Its trade-offs are real: weak long-context recall deep in its 1M window (MRCR far below Sol), and lowest raw capability of the three GPT-5.6 tiers; no open weights. At $1 in / $6 out per million tokens, it sits in the budget price band.
GPT-6 Astra: where it fits
OpenAI's flagship reasoning model for computer use, browsing, coding and science, released September 3, 2026 with near-perfect scores on FrontierMath, ExploitBench and long-context recall benchmarks. Released September 3, 2026 by OpenAI, it is built for computer & browser use (ScreenSpot-Pro 92.7%), cybersecurity exploit development (ExploitBench 100%), frontier math reasoning (FrontierMath Tier 4: 97.6%), and long-context recall (MRCR v2 512K-1M: 96.3%).
Its trade-offs: no native audio or video input, pricing doubles for prompts over 272K tokens (input/cache 2x, output 1.5x), trails Meta's Muse Spark 1.3 on some coding evals (DeepSWE v1.1: 74.1 vs 75.4), and a separate opt-in "Daybreak" program gives vetted cybersecurity defenders a less-restricted version for legitimate vulnerability research; the public version already refuses ~91.5% of offensive cyber jailbreak attempts by default. At $10 in / $50 out per million tokens, it sits in the premium price band.
The bottom line for this matchup
Because GPT-5.6 Luna and GPT-6 Astra come from the same lab (OpenAI), they share the same training philosophy and ecosystem — the decision is purely tier vs. cost.
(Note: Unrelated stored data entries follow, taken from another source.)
## myCPU
module myCPU (
    input  wire         cpu_rst,
    input  wire         cpu_clk,
    output wire [13:0]  inst_addr,
    input  wire [31:0]  inst,
    output wire [31:0]  Bus_addr,
    input  wire [31:0]  Bus_rdata,
    output wire         Bus_wen,
    output wire [31:0]  Bus_wdata
);
Size in the first run: about 5,600 cells after synthesis, ~1,500 flip-flops.
clock: 7.47 ns
lec_check: 0
abc_area: 0
cap_margin: 15
cell_pad_in_sites_detail_placement: 2
cell_pad_in_sites_global_placement: 3
core_aspect_ratio: 1.91
core_margin: 7
core_utilization: 45
cts_cluster_diameter: 159
gpl_routability_driven: 1
max_routing_layer: met5
min_routing_layer: met2
place_density_lb_addon: 0.11
setup_slack_margin: 1.75
slew_margin: 15
tns_end_percent: 75
run.sh (not shown) runs the stock make flow with config.mk's settings and CLKGATE_MAP_FILE=.
The first run did not get past global routing with GRT-0116.
Change:
- ABC_AREA: 0 -> unset
- CAP_MARGIN: 15 -> 35
- CELL_PAD_IN_SITES_DETAIL_PLACEMENT: 2 -> unset
- CORE_ASPECT_RATIO: 1.91 -> 0.93
- CORE_MARGIN: 7 -> 2
- CORE_UTILIZATION: 45 -> 51
- CTS_CLUSTER_DIAMETER: 159 -> 375
- GPL_ROUTABILITY_DRIVEN: 1 -> unset
- MAX_ROUTING_LAYER: met5 -> unset
- MIN_ROUTING_LAYER: met2 -> unset
- PLACE_DENSITY_LB_ADDON: 0.11 -> 0.2
- SETUP_SLACK_MARGIN: 1.75 -> unset
- SLEW_MARGIN: 15 -> 20
- TNS_END_PERCENT: 75 -> unset
- clock period: 7.47 -> 11.0 ns (I/O delays scaled with it)
This time the run completed without violations.
Synthesized cell count is unchanged.
Die size is lower by 16%.
Synthesized area is unchanged.

* * *

== alpha ==
Starting RTL as in the previous note.
==> flow/config.mk <==
export PLATFORM = sky130hd
export DESIGN_NAME = myCPU
export DESIGN_NICKNAME = myCPU
export VERILOG_FILES = /design/flow/design.v
export SDC_FILE = /design/flow/constraint.sdc
export NUM_CORES = 4
export LEC_CHECK = 0
export CAP_MARGIN = 20
export CELL_PAD_IN_SITES_DETAIL_PLACEMENT = 0
export CELL_PAD_IN_SITES_GLOBAL_PLACEMENT = 0
export CORE_ASPECT_RATIO = 0.5
export CORE_MARGIN = 2
export CORE_UTILIZATION = 70
export CTS_CLUSTER_DIAMETER = 350
export CTS_CLUSTER_SIZE = 57
export GPL_ROUTABILITY_DRIVEN = 1
export PLACE_DENSITY_LB_ADDON = 0.0
export SETUP_SLACK_MARGIN = 1.08
export SLEW_MARGIN = 20
==> flow/constraint.sdc <==
create_clock -name core_clock -period 6.85 [get_ports {cpu_clk}]
set_input_delay 1.3700 -clock core_clock [delete_from_list [all_inputs] [get_ports {cpu_clk}]]
set_output_delay 1.3700 -clock core_clock [all_outputs]
set_load 0.01 [all_outputs]
No final results exist for alpha, since it was stopped by error DPL-0033 during 3_5_place_dp.
Setup changes, alpha to beta
Settings: changing SETUP_SLACK_MARGIN from 1.08 to 1.13; removing PLACE_DENSITY_LB_ADDON (formerly 0.0); removing GPL_ROUTABILITY_DRIVEN (formerly 1); removing CTS_CLUSTER_DIAMETER (formerly 350); removing CELL_PAD_IN_SITES_GLOBAL_PLACEMENT (formerly 0); changing CTS_CLUSTER_SIZE from 57 to 100; changing CORE_UTILIZATION from 70 to 68; setting TNS_END_PERCENT to 20 for the first time; setting ABC_AREA to 1 for the first time; removing CELL_PAD_IN_SITES_DETAIL_PLACEMENT (formerly 0); removing CORE_ASPECT_RATIO (formerly 0.5); changing the clock period (ns, I/O delays scaled along) from 6.85 to 4.96.
Results
- alpha -> beta: total core area increased by a little under 10%
- Looking at beta and alpha, the area fraction in full adders, half adders and majority gates is a wash.
- Summary: with alpha as the reference, synthesized instance count in beta moved up by more than half.
- Although it ran to completion, beta produced a layout that fails the final checks because of negative setup slack.
- NOTE row count alpha->beta increased by more than a quarter
- Post-synthesis chip area from yosys for beta: about 3.7% up relative to alpha
The inputs of gamma differ from those of beta as listed below.
Settings: removing SETUP_SLACK_MARGIN (formerly 1.13); changing CAP_MARGIN from 20 to 10; changing CORE_UTILIZATION from 68 to 70; removing ABC_AREA (formerly 1); setting HOLD_SLACK_MARGIN to 0.29 for the first time; changing CTS_CLUSTER_SIZE from 100 to 37; removing TNS_END_PERCENT (formerly 20); changing the clock period (ns, I/O delays scaled along) from 4.96 to 5.78.
Notes after the runs:
gamma: aborted in 5_1_grt (tool error). The final reports for gamma and beta show Yosys chip area lower in the former. Reported for gamma and beta, number of H-tree branching levels turned out identical to the last digit. Lower post-synthesis share of cell area spent on xor and xnor gates was reported by beta, not gamma. Die width, gamma and beta: larger value in beta. For total instance count after detailed placement, dividing the value from gamma by the value from beta gives 0.66.

* * *

myCPU again, from the RTL that the note above started with.
clock: 5.77 ns
lec_check: 0
cap_margin: 5
core_margin: 2
core_utilization: 70
cts_cluster_size: 57
hold_slack_margin: 0.29
setup_slack_margin: -0.35
slew_margin: 20
The first run died in global routing (5_1_grt) (GRT-0116).
Then changed:
==> flow/config.mk (replaced) <==
export PLATFORM = sky130hd
export DESIGN_NAME = myCPU
export DESIGN_NICKNAME = myCPU
export VERILOG_FILES = /design/flow/design.v
export SDC_FILE = /design/flow/constraint.sdc
export NUM_CORES = 4
export LEC_CHECK = 0
export CAP_MARGIN = 20
export CORE_MARGIN = 2
export CORE_UTILIZATION = 40
export SLEW_MARGIN = 20
==> flow/constraint.sdc (replaced) <==
create_clock -name core_clock -period 8.52 [get_ports {cpu_clk}]
set_input_delay 1.7040 -clock core_clock [delete_from_list [all_inputs] [get_ports {cpu_clk}]]
set_output_delay 1.7040 -clock core_clock [all_outputs]
set_load 0.01 [all_outputs]
=> The new run produced a clean layout. Synthesized area is unchanged. Die area goes up by well over a third. Synthesized cell count stays the same.
Then changed:
--- a/flow/config.mk
+++ b/flow/config.mk
@@ -9,3 +9,8 @@
 export CORE_MARGIN = 2
-export CORE_UTILIZATION = 40
-export SLEW_MARGIN = 20
+export CORE_UTILIZATION = 72
+export GPL_ROUTABILITY_DRIVEN = 1
+export MIN_ROUTING_LAYER = met2
+export PLACE_DENSITY = 0.58
+export SETUP_SLACK_MARGIN = 1.17
+export SLEW_MARGIN = 40
+export TNS_END_PERCENT = 45
==> flow/constraint.sdc (replaced) <==
create_clock -name core_clock -period 5.12 [get_ports {cpu_clk}]
set_input_delay 1.0240 -clock core_clock [delete_from_list [all_inputs] [get_ports {cpu_clk}]]
set_output_delay 1.0240 -clock core_clock [all_outputs]
set_load 0.01 [all_outputs]
This time the run failed in global routing (5_1_grt); die area went down by 44%; synthesized cell count stays the same; synthesized area is unchanged.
GPT-6 Astra is the more capable, more recent option; the other earns its place only when its price or latency profile fits a specific job better. Most teams should default to GPT-6 Astra and drop down only with a concrete reason.
Want both GPT-5.6 Luna and GPT-6 Astra without two subscriptions? LumiChats gives you these plus 40+ models under one ₹69/day pass (about $1/day) — draft with one, cross-check with the other.
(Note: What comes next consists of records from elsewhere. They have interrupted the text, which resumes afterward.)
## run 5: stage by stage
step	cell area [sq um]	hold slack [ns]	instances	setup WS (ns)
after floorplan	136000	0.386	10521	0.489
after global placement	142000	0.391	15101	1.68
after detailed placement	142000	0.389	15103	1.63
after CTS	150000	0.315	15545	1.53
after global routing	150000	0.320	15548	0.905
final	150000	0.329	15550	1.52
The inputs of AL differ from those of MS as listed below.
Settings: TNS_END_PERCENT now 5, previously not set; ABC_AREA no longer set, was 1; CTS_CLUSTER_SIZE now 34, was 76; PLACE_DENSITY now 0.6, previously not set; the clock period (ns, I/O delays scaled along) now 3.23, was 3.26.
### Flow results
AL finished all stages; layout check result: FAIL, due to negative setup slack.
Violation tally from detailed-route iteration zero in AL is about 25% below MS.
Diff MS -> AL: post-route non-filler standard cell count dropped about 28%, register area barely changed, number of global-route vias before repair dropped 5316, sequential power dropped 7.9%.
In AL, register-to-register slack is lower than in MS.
--- flow/run.sh ---
#!/bin/bash
# the make line also repeats each setting of config.mk as NAME=value (left out here)
make -C /OpenROAD-flow-scripts/flow DESIGN_CONFIG=/design/flow/config.mk WORK_HOME=/design/flow/orfs CLKGATE_MAP_FILE= finish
Public SWE-Bench figures are not available for either model, so the honest test is your own repository — run an identical real bug through both. By design, GPT-5.6 Luna leans toward cheapest gpt-5.6 tier for high-volume drafting and automation while GPT-6 Astra leans toward computer & browser use (screenspot-pro 92.7%), and that positioning usually predicts which feels better on your codebase.
Which is cheaper, GPT-5.6 Luna or GPT-6 Astra?
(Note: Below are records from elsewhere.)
Setup of build 92:
// SNN
module SNN(
	clk,
	rst_n,
	in_valid,
	img,
	ker,
	weight,
	out_valid,
	out_data
);
input clk;
input rst_n;
input in_valid;
input [7:0] img;
input [7:0] ker;
input [7:0] weight;
output reg out_valid;
output reg [9:0] out_data;
genvar x, y;
reg [6:0] count_in;
wire [2:0] count_in_x;
wire [1:0] count_in_y;
wire [2:0] count_row;
reg [7:0] image[2:0][5:0];
reg [7:0] kernel[8:0];
reg [7:0] fc_weight[3:0];
reg conv_in_valid;
wire conv_out_valid;
reg [63:0] next_conv_in;
reg [71:0] conv_in;
wire [19:0] conv_out;
wire [7:0] conv_quantize_out;
wire conv_quantize_out_valid;
wire [7:0] max_pool_out;
wire max_pool_out_valid;
wire [16:0] fc_out_1;
wire [16:0] fc_out_2;
wire fc_out_valid;
wire [7:0] fc_quantization_out_1;
wire [7:0] fc_quantization_out_2;
wire fc_quantization_out_valid;
wire [9:0] l1_out;
wire l1_out_valid;
assign count_in_x = count_in % 'd6;
assign count_in_y = (count_in / 'd6) % 'd3;
assign count_row = (count_in / 'd6) % 'd6;
always@(posedge clk or negedge rst_n) begin
	if(!rst_n)
		count_in <= 0;
	else if(in_valid)
		count_in <= count_in + 1;
	else
		count_in <= 0;
end
generate
for(x=0;x<6;x=x+1) begin
	for(y=0;y<3;y=y+1) begin
		always@(posedge clk) begin
			if(x == count_in_x && count_in_y == y)
				image[y][x] <= img;
			else
				image[y][x] <= image[y][x];
		end
	end
end
for(x=0;x<9;x=x+1) begin
	always@(posedge clk) begin
		if(x == count_in)
			kernel[x] <= ker;
		else
			kernel[x] <= kernel[x];
	end
end
for(x=0;x<4;x=x+1) begin
	always@(posedge clk) begin
		if(in_valid && x == count_in)
			fc_weight[x] <= weight;
		else
			fc_weight[x] <= fc_weight[x];
	end
end
endgenerate
wire [23:0] row1;
wire [23:0] row2;
wire [23:0] row3;
assign row1 = {image[0][count_in_x],image[0][count_in_x-1],image[0][count_in_x-2]};
assign row2 = {image[1][count_in_x],image[1][count_in_x-1],image[1][count_in_x-2]};
assign row3 = {image[2][count_in_x],image[2][count_in_x-1],image[2][count_in_x-2]};
always@(*) begin
	case(count_in_y)
	'd2: next_conv_in = {row3[15:0],row2,row1};
	'd0: next_conv_in = {row1[15:0],row3,row2};
	'd1: next_conv_in = {row2[15:0],row1,row3};
	default: next_conv_in = 0;
	endcase
end
always@(*) begin
	if(count_row > 1 && count_in_x > 1)
		conv_in = {img,next_conv_in};
	else
		conv_in = 0;
end
always@(*) begin
	conv_in_valid = count_row > 1 && count_in_x > 1;
end
conv c1(
	.rst_n(rst_n),
	.clk(clk),
	.clk_valid(clk),
	.in_valid(conv_in_valid),
  ...
clock: 13.7 ns
lec_check: 0
abc_area: 1
cap_margin: 20
core_margin: 2
core_utilization: 72
place_density_lb_addon: 0.06
slew_margin: 20
run.sh (not shown) runs the stock make flow with config.mk's settings and CLKGATE_MAP_FILE=.
Build 92 did not run to completion, as it errored out during global routing.
Edits applied to the flow inputs when going from build 92 to build 8:
# build 92
export LEC_CHECK = 0
export ABC_AREA = 1
export CAP_MARGIN = 20
export CORE_MARGIN = 2
export CORE_UTILIZATION = 72
export PLACE_DENSITY_LB_ADDON = 0.06
export SLEW_MARGIN = 20
create_clock -name core_clock -period 13.7 [get_ports {clk}]
# build 8
export LEC_CHECK = 0
export CAP_MARGIN = 20
export CORE_MARGIN = 2
export CORE_UTILIZATION = 66
export CTS_CLUSTER_SIZE = 95
export PLACE_DENSITY = 0.37
export SLEW_MARGIN = 20
create_clock -name core_clock -period 15.4 [get_ports {clk}]
[summary]
The final report for build 8 shows a completed flow and a layout that fails verification, specifically negative setup slack.
Vertical die dimension in build 8 is 15 um above build 92.
In build 8 relative to build 92, net count of the mapped netlist had gone down by more than 10%.
The starting density of the core of build 8 is lower than that of build 92.
Number of CTS-inserted buffers for build 8: about 2.2% up relative to build 92
Build 92 -> build 8: area after synthesis increased slightly
Re synthesized cell count: build 8 is 920 down on build 92.
Delta(adder and majority gate portion of the synthesized area, build 8 - build 92) < 0
Measured against build 8, the count of instantiated cells in the yosys netlist of build 92 comes out at 1.14 times the reference value.
The number of library cell types mapped by synthesis in build 8 is 1.9 times that in build 92.
[inputs] build 31 vs build 8
# build 8
export LEC_CHECK = 0
export CAP_MARGIN = 20
export CORE_MARGIN = 2
export CORE_UTILIZATION = 66
export CTS_CLUSTER_SIZE = 95
export PLACE_DENSITY = 0.37
export SLEW_MARGIN = 20
create_clock -name core_clock -period 15.4 [get_ports {clk}]
# build 31
export LEC_CHECK = 0
export CAP_MARGIN = 20
export CORE_MARGIN = 2
export CORE_UTILIZATION = 72
export SLEW_MARGIN = 20
create_clock -name core_clock -period 16.5 [get_ports {clk}]
==> results <==
Height of the die in build 31 is 13 um lower than in build 8. Build 31 did not finish: a tool error stopped it during global routing. From build 8 to build 31, gate count of the mapped netlist did not move at all. Build 31 vs build 8 — post-place setup slack dropped 340 ps. From build 8 to build 31, buffers inserted during post-CTS setup optimization did not move at all.
diff inputs: build 31 => build 82
# build 31
export LEC_CHECK = 0
export CAP_MARGIN = 20
export CORE_MARGIN = 2
export CORE_UTILIZATION = 72
export SLEW_MARGIN = 20
create_clock -name core_clock -period 16.5 [get_ports {clk}]
# build 82
export LEC_CHECK = 0
export ABC_AREA = 1
export CAP_MARGIN = 20
export CORE_MARGIN = 2
export CORE_UTILIZATION = 70
export MAX_ROUTING_LAYER = met4
export SETUP_SLACK_MARGIN = 0.55
export SLEW_MARGIN = 20
create_clock -name core_clock -period 15.7 [get_ports {clk}]
### Flow results
- No final results exist for build 82, since it was stopped by error GRT-0232 during global routing.
- Compared with build 31, in build 82 total placed instance area went up by 580 sq um; synthesized cell count increased about 14%; placer congestion estimate went up 27%; number of buffers inserted to repair setup after CTS up 27%.
Input-level comparison between build 42 and build 82:
# build 82
export LEC_CHECK = 0
export ABC_AREA = 1
export CAP_MARGIN = 20
export CORE_MARGIN = 2
export CORE_UTILIZATION = 70
export MAX_ROUTING_LAYER = met4
export SETUP_SLACK_MARGIN = 0.55
export SLEW_MARGIN = 20
create_clock -name core_clock -period 15.7 [get_ports {clk}]
# build 42
export LEC_CHECK = 0
export CAP_MARGIN = 20
export CORE_MARGIN = 4
export CORE_UTILIZATION = 23
export PLACE_DENSITY = 0.85
export SLEW_MARGIN = 20
create_clock -name core_clock -period 17.0 [get_ports {clk}]
--- outcome ---
- Build 42 finished end to end and its layout was clean on timing, DRC and antenna.
- Diff build 82 -> build 42: yosys stat chip area higher; share of the synthesized netlist area taken by xor and xnor gates picked up an extra 1.1 points.
- Delta(number of clock buffers inserted by TritonCTS, build 42 - build 82) < 0
- Diff build 82 -> build 42: fraction of the yosys area taken by sequential cells fell by 0.34 points, count of buffers added by post-CTS timing repair for setup went down by 33, total of buffers placed on input and output ports held steady.
#### Input delta (build 44 over build 42)
# build 42
export LEC_CHECK = 0
export CAP_MARGIN = 20
export CORE_MARGIN = 4
export CORE_UTILIZATION = 23
export PLACE_DENSITY = 0.85
export SLEW_MARGIN = 20
create_clock -name core_clock -period 17.0 [get_ports {clk}]
# build 44
export LEC_CHECK = 0
export CAP_MARGIN = 20
export CELL_PAD_IN_SITES_DETAIL_PLACEMENT = 0
export CORE_MARGIN = 10
export CORE_UTILIZATION = 40
export GPL_ROUTABILITY_DRIVEN = 0
export GPL_TIMING_DRIVEN = 0
export HOLD_SLACK_MARGIN = 0.17
export MAX_ROUTING_LAYER = met5
export MIN_ROUTING_LAYER = met2
export SETUP_SLACK_MARGIN = 2.36
export SLEW_MARGIN = 10
export TNS_END_PERCENT = 25
create_clock -name core_clock -period 17.0 [get_ports {clk}]
## What came out
Flow for build 44 halted at global routing, error code GRT-0116.
Build 42 ran to completion and came out clean on the timing, design-rule and antenna checks.
On cell area after placement: build 44 sits below build 42.
The area inside the core boundary in build 44 is 0.57 times that in build 42.
Compared with build 42, build 44 shows a lower width of the chip.
Tally of buffers added on design ports across build 42 and build 44: no real change.
Build 44 vs build 42 — die outline height dropped by more than 10%


Setup of run A:
SNN again, from the RTL that the note above started with.
==> flow/config.mk <==
export PLATFORM = sky130hd
export DESIGN_NAME = SNN
export DESIGN_NICKNAME = SNN
export VERILOG_FILES = /design/flow/design.v
export SDC_FILE = /design/flow/constraint.sdc
export NUM_CORES = 4
export LEC_CHECK = 0
export CAP_MARGIN = 20
export CELL_PAD_IN_SITES_GLOBAL_PLACEMENT = 0
export CORE_MARGIN = 2
export CORE_UTILIZATION = 65
export CTS_CLUSTER_DIAMETER = 30
export CTS_CLUSTER_SIZE = 33
export GPL_TIMING_DRIVEN = 1
export SLEW_MARGIN = 20
export TNS_END_PERCENT = 35
==> flow/constraint.sdc <==
create_clock -name core_clock -period 15.6 [get_ports {clk}]
set_input_delay 3.1200 -clock core_clock [delete_from_list [all_inputs] [get_ports {clk}]]
set_output_delay 3.1200 -clock core_clock [all_outputs]
set_load 0.01 [all_outputs]
Although it ran to completion, run A produced a layout that fails the final checks because of negative setup slack.
Modified inputs, run B compared to run A
# run A
export LEC_CHECK = 0
export CAP_MARGIN = 20
export CELL_PAD_IN_SITES_GLOBAL_PLACEMENT = 0
export CORE_MARGIN = 2
export CORE_UTILIZATION = 65
export CTS_CLUSTER_DIAMETER = 30
export CTS_CLUSTER_SIZE = 33
export GPL_TIMING_DRIVEN = 1
export SLEW_MARGIN = 20
export TNS_END_PERCENT = 35
create_clock -name core_clock -period 15.6 [get_ports {clk}]
# run B
export LEC_CHECK = 0
export CAP_MARGIN = 20
export CELL_PAD_IN_SITES_GLOBAL_PLACEMENT = 0
export CORE_MARGIN = 2
export CORE_UTILIZATION = 70
export CTS_CLUSTER_DIAMETER = 30
export CTS_CLUSTER_SIZE = 33
export GPL_TIMING_DRIVEN = 1
export SLEW_MARGIN = 20
export TNS_END_PERCENT = 35
create_clock -name core_clock -period 15.6 [get_ports {clk}]
Notes after the runs:
Quantity of gates resized following cts came out higher on run B than on run A.
Status: run B FAILED at 5_1_grt (tool error)
Re number of core rows: run A was higher than run B.
From run A to run B, yosys stat cell total did not move at all.
Side by side, die width turned out lower in run B than in run A.
Re total of hold buffers inserted after clock tree synthesis: no difference whatsoever between run B and run A.
Setup changes, run B to run C
# run B
export LEC_CHECK = 0
export CAP_MARGIN = 20
export CELL_PAD_IN_SITES_GLOBAL_PLACEMENT = 0
export CORE_MARGIN = 2
export CORE_UTILIZATION = 70
export CTS_CLUSTER_DIAMETER = 30
export CTS_CLUSTER_SIZE = 33
export GPL_TIMING_DRIVEN = 1
export SLEW_MARGIN = 20
export TNS_END_PERCENT = 35
create_clock -name core_clock -period 15.6 [get_ports {clk}]
# run C
export LEC_CHECK = 0
export CAP_MARGIN = 20
export CORE_MARGIN = 2
export CORE_UTILIZATION = 40
export SLEW_MARGIN = 20
create_clock -name core_clock -period 17.0 [get_ports {clk}]
==> results <==
- Run B -> run C: number of cell instances after yosys synthesis delta 0, exact match
- Run C against run B; estimated wirelength of the detail-placed design is down slightly.
- Die size: run C exceeds run B
- When run C is set beside run B, its post-CTS setup buffer count turns out to be 82 smaller.
- Final weighted congestion of routability-driven global placement for run C: 9.1% down relative to run B
- Reported for run B and run C, number of enable flip-flop cells turned out identical to the last digit.
- Run C finished all stages; the layout is clean.
- Overall die width: run C vs run B up 32%
Modified inputs, run D compared to run C
# run C
export LEC_CHECK = 0
export CAP_MARGIN = 20
export CORE_MARGIN = 2
export CORE_UTILIZATION = 40
export SLEW_MARGIN = 20
create_clock -name core_clock -period 17.0 [get_ports {clk}]
# run D
export LEC_CHECK = 0
export ABC_AREA = 1
export CAP_MARGIN = 20
export CORE_MARGIN = 2
export CORE_UTILIZATION = 72
export HOLD_SLACK_MARGIN = 0.3
export PLACE_DENSITY_LB_ADDON = 0.06
export SLEW_MARGIN = 20
export TNS_END_PERCENT = 5
create_clock -name core_clock -period 11.2 [get_ports {clk}]
--- outcome ---
Run D: it failed during 5_1_grt, and the tool reported GRT-0116.
Run C ran to completion and came out clean on the timing, design-rule and antenna checks.
Cmp run D and run C / simple-gate share of the synthesized area / higher: run D
Relative to run C, average cell area after synthesis decreased by 14% in run D.
Placement-stage worst setup slack deteriorates in run D relative to run C.
Re maximum number of buffers from clock root to sink: no difference whatsoever between run D and run C.
The clock buffer count from CTS in run D sits 9.8% below the value recorded for run C.
The number of cells in the yosys synthesis report in run D was higher than what run C gave.
Input-level comparison between run E and run D:
# run D
export LEC_CHECK = 0
export ABC_AREA = 1
export CAP_MARGIN = 20
export CORE_MARGIN = 2
export CORE_UTILIZATION = 72
export HOLD_SLACK_MARGIN = 0.3
export PLACE_DENSITY_LB_ADDON = 0.06
export SLEW_MARGIN = 20
export TNS_END_PERCENT = 5
create_clock -name core_clock -period 11.2 [get_ports {clk}]
# run E
export LEC_CHECK = 0
export ABC_AREA = 1
export CAP_MARGIN = 20
export CORE_MARGIN = 2
export CORE_UTILIZATION = 58
export PLACE_DENSITY_LB_ADDON = 0.07
export SETUP_SLACK_MARGIN = 3.97
export SLEW_MARGIN = 20
create_clock -name core_clock -period 13.5 [get_ports {clk}]
[summary]
FAIL run E @ 5_1_grt: tool exited with error. The height of the die of run E exceeds that of run D by 32 µm. Against run D as the reference, run E delivers a higher number of buffers added for setup after CTS. Against run D, placeable core region in run E rose by more than 10%. Total die size, run D and run E: larger value in run E. The portion of the post-synthesis area used by sequential elements was comparable across run D and run E.
Edits applied to the flow inputs when going from run E to run F:
# run E
export LEC_CHECK = 0
export ABC_AREA = 1
export CAP_MARGIN = 20
export CORE_MARGIN = 2
export CORE_UTILIZATION = 58
export PLACE_DENSITY_LB_ADDON = 0.07
export SETUP_SLACK_MARGIN = 3.97
export SLEW_MARGIN = 20
create_clock -name core_clock -period 13.5 [get_ports {clk}]
# run F
export LEC_CHECK = 0
export CAP_MARGIN = 20
export CORE_MARGIN = 2
export CORE_UTILIZATION = 40
export SLEW_MARGIN = 20
create_clock -name core_clock -period 16.5 [get_ports {clk}]
Findings:
Run F: chip area line of the yosys report is 950 µm² higher than what run E reported. In the flow results for run E and run F, the sequential area share after synthesis is smaller on run F. Looking at initial standard-cell utilization of the core across run E and run F, the one that comes out higher is run E. The pre-CTS setup slack of run F exceeds that of run E by 2.18 ns. Run F finished all stages; the layout is clean.


Starting RTL as in the previous note.
make LEC_CHECK=0 CAP_MARGIN=20 CORE_MARGIN=2 CORE_UTILIZATION=58 SLEW_MARGIN=20 finish   # period 13.5 ns
The baseline completed, yet does not pass: setup timing.
==> next run, changes <==
Settings changed: ABC_AREA set to 1, CORE_UTILIZATION 58 to 53.
Clock period 13.5 ns to 9.16 ns, I/O delays scaled along.
Outcome: Now the flow ended with an error in global routing, error GRT-0232; die size goes up by a little under a tenth; area after synthesis came out lower slightly; synthesized cell count came out higher by about a fifth.
==> next run, changes <==
Settings changed: CORE_UTILIZATION 53 to 70, MAX_ROUTING_LAYER set to met4, SETUP_SLACK_MARGIN set to 0.55.
Clock period 9.16 ns to 15.8 ns, I/O delays scaled along.
Effect:
- The changed run did not get past global routing
- synthesized area stays the same
- die area is lower by about 24%
- synthesized cell count stays the same


## run 1
Starting RTL as in the previous note.
// SNN
module SNN(
	clk,
	rst_n,
	in_valid,
	img,
	ker,
	weight,
	out_valid,
	out_data
);
clock: 9.16 ns
lec_check: 0
abc_area: 1
cap_margin: 20
cell_pad_in_sites_global_placement: 0
core_margin: 2
core_utilization: 58
cts_cluster_diameter: 30
cts_cluster_size: 33
gpl_timing_driven: 1
slew_margin: 20
tns_end_percent: 35
As the logs show, run 1 stopped at global routing after a tool error, so it never reached the end of the flow.
Inputs modified between run 1 and run 2:
Settings: CTS_CLUSTER_DIAMETER no longer set, was 30; CTS_CLUSTER_SIZE no longer set, was 33; GPL_TIMING_DRIVEN no longer set, was 1; CORE_UTILIZATION now 70, was 58; SETUP_SLACK_MARGIN now 0.55, previously not set; CELL_PAD_IN_SITES_GLOBAL_PLACEMENT no longer set, was 0; CORE_ASPECT_RATIO now 1.82, previously not set; TNS_END_PERCENT no longer set, was 35; the clock period (ns, I/O delays scaled along) now 15.7, was 9.16.
==> comparison <==
- Run 2 got as far as global routing, where a tool error ended the run.
- Taking run 1 as the reference, in run 2 final RePlAce weighted congestion went up about 12%, area of the core went down 17%.
- Relative to run 1, detailed-placement wirelength estimate decreased by 3.6% in run 2.
- Going from run 1 to run 2, the number of CTS-inserted buffers was found to have gone down by 60.
- As far as synthesized area goes, run 2 and run 1 are indistinguishable; the numbers are identical.
Input-level comparison between run 3 and run 2:
Settings: SETUP_SLACK_MARGIN removed (was 0.55); CORE_ASPECT_RATIO removed (was 1.82); HOLD_SLACK_MARGIN newly set to 0.3; CTS_CLUSTER_SIZE newly set to 13; PLACE_DENSITY_LB_ADDON newly set to 0.06; CORE_UTILIZATION changed from 70 to 72; the clock period (ns, I/O delays scaled along) changed from 15.7 to 11.2.
## What came out
- FAIL for each of run 3 and run 2
- In the summary table, run 3 is marked failed, with error GRT-0116 raised in global routing.
- Comparing run 2 against run 3, there is no change at all in average cell area after synthesis.
- From run 2 to run 3 the numbers moved as follows: number of placed instances with taps included saw an increase; number of cells upsized or downsized after cts shows an increase of 363; synthesized cell count has remained practically unchanged; total die area decreased by 2400 um2 relative to the old numbers; core utilization before placement went up by 2.3 points.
GPT-5.6 Luna is cheaper — $1/$6 per 1M tokens vs $10/$50 per 1M tokens, roughly 10× apart on input.
Which has the bigger context window?
Effectively neither — 1M vs 1.05M tokens is a difference of a few percent. Remember advertised ≠ usable: recall typically degrades before the ceiling.
Should I upgrade from GPT-5.6 Luna to GPT-6 Astra?
Since both are OpenAI models, the newer one (GPT-6 Astra) is usually the better default unless you need a specific cost or latency profile from the other.
Which is newer, GPT-5.6 Luna or GPT-6 Astra?
GPT-6 Astra — released September 3, 2026, about 56 days after GPT-5.6 Luna.
Specifications and benchmarks reflect publicly reported figures as of June 2026 and may change as providers release updates. Always verify on your own workload.